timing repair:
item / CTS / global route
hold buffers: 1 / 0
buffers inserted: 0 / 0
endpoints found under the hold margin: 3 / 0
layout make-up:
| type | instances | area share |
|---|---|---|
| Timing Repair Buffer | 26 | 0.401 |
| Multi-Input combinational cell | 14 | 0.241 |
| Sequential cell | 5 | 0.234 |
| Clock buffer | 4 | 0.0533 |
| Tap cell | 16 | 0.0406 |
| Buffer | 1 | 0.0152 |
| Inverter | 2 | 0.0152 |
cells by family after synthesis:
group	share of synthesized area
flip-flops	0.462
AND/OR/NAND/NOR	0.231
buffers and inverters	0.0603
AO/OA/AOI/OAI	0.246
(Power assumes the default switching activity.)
<file path="config.mk">
export PLATFORM = sky130hd
export DESIGN_NAME = seg_digit_decoder
export DESIGN_NICKNAME = d
export VERILOG_FILES = /design/src/rtl/seg_dec_pkg.sv /design/src/rtl/seg_glyph_enc.sv /design/src/rtl/seg_mode_sel.sv /design/src/rtl/seg_out_stage.sv /design/src/rtl/seg_digit_decoder.sv
export SDC_FILE = /design/constraint.sdc
export NUM_CORES = 1
export LEC_CHECK = 0
export BUFFER_PORTS_ARGS = -buffer_cell sky130_fd_sc_hd__buf_2
export CAP_MARGIN = 30
export CORE_AREA = 2 2 39 41
export CTS_BUF_LIST = sky130_fd_sc_hd__clkbuf_8
export CTS_CLUSTER_DIAMETER = 200
export DETAILED_ROUTE_END_ITERATION = 7
export DIE_AREA = 0 0 41 43
export GPL_ROUTABILITY_DRIVEN = 1
export PLACE_DENSITY = 0.67
export SETUP_SLACK_MARGIN = 0.2
export SYNTH_ARGS = -nofsm -noshare
export SYNTH_HDL_FRONTEND = slang
export SYNTH_SLANG_ARGS = --single-unit
</file>
<file path="constraint.sdc">
create_clock -name clk_i -period 2.14 [get_ports clk_i]
set_clock_uncertainty 0.15 [all_clocks]
set_input_delay 0.535 -clock clk_i [delete_from_list [all_inputs] [get_ports clk_i]]
set_output_delay 0.535 -clock clk_i [all_outputs]
set_load 0.005 [all_outputs]
</file>
**src/rtl/pair_seq_pkg.sv**
```systemverilog
package pair_seq_pkg;
  typedef enum logic [1:0] {
    ST_IDLE   = 2'd0,
    ST_PAIR   = 2'd1,
    ST_SINGLE = 2'd2,
    ST_FINISH = 2'd3
  } seq_state_t;
endpackage

```
**src/rtl/pair_seq_wrap_ctr.sv**
```systemverilog
module pair_seq_wrap_ctr #(
  parameter int W = 8
) (
  input  logic         clk,
  input  logic         rst,
  input  logic         clr,
  input  logic         inc,
  output logic [W-1:0] val,
  output logic         at_max
);
  always_ff @(posedge clk) begin
    if (rst || clr)  val <= '0;
    else if (inc)    val <= val + 1'b1;
  end

  assign at_max = &val;
endmodule

```
**src/rtl/pair_seq_ctrl.sv**
```systemverilog
module pair_seq_ctrl
  import pair_seq_pkg::*;
(
  input  logic       clk,
  input  logic       rst,
  input  logic       start,
  input  logic       enable,
  input  logic       inner_max,
  input  logic       outer_max,
  output seq_state_t state,
  output logic       issue,
  output logic       outer_step,
  output logic       launch
);
  seq_state_t state_nx;

  assign issue      = enable && (state == ST_PAIR || state == ST_SINGLE);
  assign outer_step = issue && (state == ST_PAIR) && inner_max;
  assign launch     = (state == ST_IDLE) && start;

  always_comb begin
    state_nx = state;
    unique case (state)
      ST_IDLE:   if (start) state_nx = ST_PAIR;
      ST_PAIR:   if (outer_step && outer_max) state_nx = ST_SINGLE;
      ST_SINGLE: if (issue && inner_max) state_nx = ST_FINISH;
      ST_FINISH: state_nx = ST_IDLE;
      default:   state_nx = ST_IDLE;
    endcase
  end

  always_ff @(posedge clk) begin
    if (rst) state <= ST_IDLE;
    else     state <= state_nx;
  end
endmodule

```
**src/rtl/pair_seq_top.sv**
```systemverilog
module pair_seq_top
  import pair_seq_pkg::*;
#(
  parameter int IDX_W = 8
) (
  input  logic             clk,
  input  logic             rst,
  input  logic             start,
  input  logic             enable,
  output logic [IDX_W-1:0] outer_idx,
  output logic [IDX_W-1:0] inner_idx,
  output logic             phase,
  output logic             valid,
  output logic             first_inner,
  output logic             last_inner,
  output logic             skip_self,
  output logic             done
);
  seq_state_t state;
  logic issue, outer_step, launch, inner_max, outer_max;

  pair_seq_ctrl u_ctrl (
    .clk        (clk),
    .rst        (rst),
    .start      (start),
    .enable     (enable),
    .inner_max  (inner_max),
    .outer_max  (outer_max),
    .state      (state),
    .issue      (issue),
    .outer_step (outer_step),
    .launch     (launch)
  );

  // inner counter steps on every issued beat; outer on inner wrap in pair sweep
  pair_seq_wrap_ctr #(.W(IDX_W)) u_inner (
    .clk    (clk),
    .rst    (rst),
    .clr    (launch),
    .inc    (issue),
    .val    (inner_idx),
    .at_max (inner_max)
  );

  pair_seq_wrap_ctr #(.W(IDX_W)) u_outer (
    .clk    (clk),
    .rst    (rst),
    .clr    (launch),
    .inc    (outer_step),
    .val    (outer_idx),
    .at_max (outer_max)
  );

  assign valid       = issue;
  assign phase       = (state == ST_SINGLE);
  assign first_inner = issue && (inner_idx == '0);
  assign last_inner  = issue && inner_max;
  assign skip_self   = issue && (state == ST_PAIR) && (inner_idx == outer_idx);
  assign done        = (state == ST_FINISH);
endmodule

```
$ cat src/rtl/rxaf_pkg.sv
package rxaf_pkg;

   typedef enum logic [1:0] {
      CLS_UNICAST = 2'd0,
      CLS_MULTI   = 2'd1,
      CLS_BCAST   = 2'd2
   } addr_class_e;

   typedef struct packed {
      logic valid;
      logic accept;
      logic group;
   } verdict_t;

endpackage

$ cat src/rtl/rxaf_crc_step.sv
// One byte of a left-shifting CRC, data bits consumed LSB first.
module rxaf_crc_step #(
   parameter int                 CRC_W  = 32,
   parameter int                 DATA_W = 8,
   parameter logic [CRC_W-1:0]   POLY   = 32'h04C11DB7
) (
   input  logic [CRC_W-1:0]  crc_in,
   input  logic [DATA_W-1:0] din,
   output logic [CRC_W-1:0]  crc_out
);

   always_comb begin
      logic [CRC_W-1:0] c;
      logic             fb;
      c = crc_in;
      for (int b = 0; b < DATA_W; b++) begin
         fb = c[CRC_W-1] ^ din[b];
         c  = {c[CRC_W-2:0], 1'b0};
         if (fb) c = c ^ POLY;
      end
      crc_out = c;
   end

endmodule

$ cat src/rtl/rxaf_addr_track.sv
// Counts address bytes and accumulates hash, broadcast and station-match state.
module rxaf_addr_track #(
   parameter int               BYTE_W     = 8,
   parameter int               ADDR_BYTES = 6,
   parameter int               CRC_W      = 32,
   parameter logic [CRC_W-1:0] POLY       = 32'h04C11DB7,
   localparam int              ADDR_W     = BYTE_W * ADDR_BYTES
) (
   input  logic              clk,
   input  logic              rst_n,
   input  logic              sof,
   input  logic              byte_vld,
   input  logic [BYTE_W-1:0] byte_data,
   input  logic [ADDR_W-1:0] station_addr,
   output logic              sof_take,
   output logic              take_last,
   output logic [CRC_W-1:0]  crc_fin,
   output logic              is_bcast,
   output logic              is_match,
   output logic              is_group
);

   localparam int CNT_W = $clog2(ADDR_BYTES + 1);

   logic [CNT_W-1:0] cnt_q;
   logic [CRC_W-1:0] crc_q;
   logic             bc_q, uc_q, grp_q;

   logic [CNT_W-1:0] pos;
   logic             take;
   logic [CRC_W-1:0] crc_base;
   logic             bc_base, uc_base;
   logic             byte_eq;

   assign sof_take  = byte_vld & sof;
   assign pos       = sof ? '0 : cnt_q;
   assign take      = byte_vld & (sof | (cnt_q < CNT_W'(ADDR_BYTES)));
   assign take_last = take & (pos == CNT_W'(ADDR_BYTES - 1));

   assign crc_base = sof ? '1   : crc_q;
   assign bc_base  = sof ? 1'b1 : bc_q;
   assign uc_base  = sof ? 1'b1 : uc_q;

   always_comb begin
      byte_eq = 1'b0;
      for (int g = 0; g < ADDR_BYTES; g++) begin
         if (pos == CNT_W'(g))
            byte_eq = (byte_data == station_addr[g*BYTE_W +: BYTE_W]);
      end
   end

   rxaf_crc_step #(
      .CRC_W  (CRC_W),
      .DATA_W (BYTE_W),
      .POLY   (POLY)
   ) u_crc (
      .crc_in  (crc_base),
      .din     (byte_data),
      .crc_out (crc_fin)
   );

   assign is_bcast = bc_base & (&byte_data);
   assign is_match = uc_base & byte_eq;
   assign is_group = sof ? byte_data[0] : grp_q;

   always_ff @(posedge clk or negedge rst_n) begin
      if (!rst_n) begin
         cnt_q <= CNT_W'(ADDR_BYTES);
         crc_q <= '1;
         bc_q  <= 1'b0;
         uc_q  <= 1'b0;
         grp_q <= 1'b0;
      end else if (take) begin
         cnt_q <= pos + 1'b1;
         crc_q <= crc_fin;
         bc_q  <= is_bcast;
         uc_q  <= is_match;
         grp_q <= is_group;
      end
   end

endmodule

$ cat src/rtl/rxaf_verdict.sv
// Classifies the finished address and registers the held verdict.
module rxaf_verdict #(
   parameter int  CRC_W      = 32,
   parameter int  HASH_BITS  = 6,
   parameter bit  HASH_TOP   = 1'b1,
   localparam int TABLE_BITS = 1 << HASH_BITS
) (
   input  logic                  clk,
   input  logic                  rst_n,
   input  logic                  sof_take,
   input  logic                  take_last,
   input  logic [CRC_W-1:0]      crc_fin,
   input  logic                  is_bcast,
   input  logic                  is_match,
   input  logic                  is_group,
   input  logic                  cfg_promisc,
   input  logic                  cfg_bcast_en,
   input  logic                  cfg_mcast_en,
   input  logic [TABLE_BITS-1:0] hash_table,
   output logic                  dec_valid,
   output logic                  dec_accept,
   output logic                  dec_group
);

   import rxaf_pkg::*;

   logic [HASH_BITS-1:0] hash_idx;
   addr_class_e          cls;
   logic                 keep;
   verdict_t             v_q;

   generate
      if (HASH_TOP) begin : g_hash_top
         assign hash_idx = crc_fin[CRC_W-1 -: HASH_BITS];
      end else begin : g_hash_low
         assign hash_idx = crc_fin[HASH_BITS-1:0];
      end
   endgenerate

   always_comb begin
      if (is_bcast)      cls = CLS_BCAST;
      else if (is_group) cls = CLS_MULTI;
      else               cls = CLS_UNICAST;
   end

   always_comb begin
      unique case (cls)
         CLS_BCAST: keep = cfg_bcast_en;
         CLS_MULTI: keep = cfg_mcast_en & hash_table[hash_idx];
         default:   keep = is_match;
      endcase
      if (cfg_promisc) keep = 1'b1;
   end

   always_ff @(posedge clk or negedge rst_n) begin
      if (!rst_n) begin
         v_q <= '0;
      end else if (take_last) begin
         v_q.valid  <= 1'b1;
         v_q.accept <= keep;
         v_q.group  <= is_group;
      end else if (sof_take) begin
         v_q <= '0;
      end
   end

   assign dec_valid  = v_q.valid;
   assign dec_accept = v_q.accept;
   assign dec_group  = v_q.group;

endmodule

○ ○ ○ ○

What is being asked: Give an exact copy of the lines above, from the top of the records to the line that contains "export DESIGN_NICKNAME = d", taking in both ends.

Reply to the exercise:
timing repair:
item / CTS / global route
hold buffers: 1 / 0
buffers inserted: 0 / 0
endpoints found under the hold margin: 3 / 0
layout make-up:
| type | instances | area share |
|---|---|---|
| Timing Repair Buffer | 26 | 0.401 |
| Multi-Input combinational cell | 14 | 0.241 |
| Sequential cell | 5 | 0.234 |
| Clock buffer | 4 | 0.0533 |
| Tap cell | 16 | 0.0406 |
| Buffer | 1 | 0.0152 |
| Inverter | 2 | 0.0152 |
cells by family after synthesis:
group	share of synthesized area
flip-flops	0.462
AND/OR/NAND/NOR	0.231
buffers and inverters	0.0603
AO/OA/AOI/OAI	0.246
(Power assumes the default switching activity.)
<file path="config.mk">
export PLATFORM = sky130hd
export DESIGN_NAME = seg_digit_decoder
export DESIGN_NICKNAME = d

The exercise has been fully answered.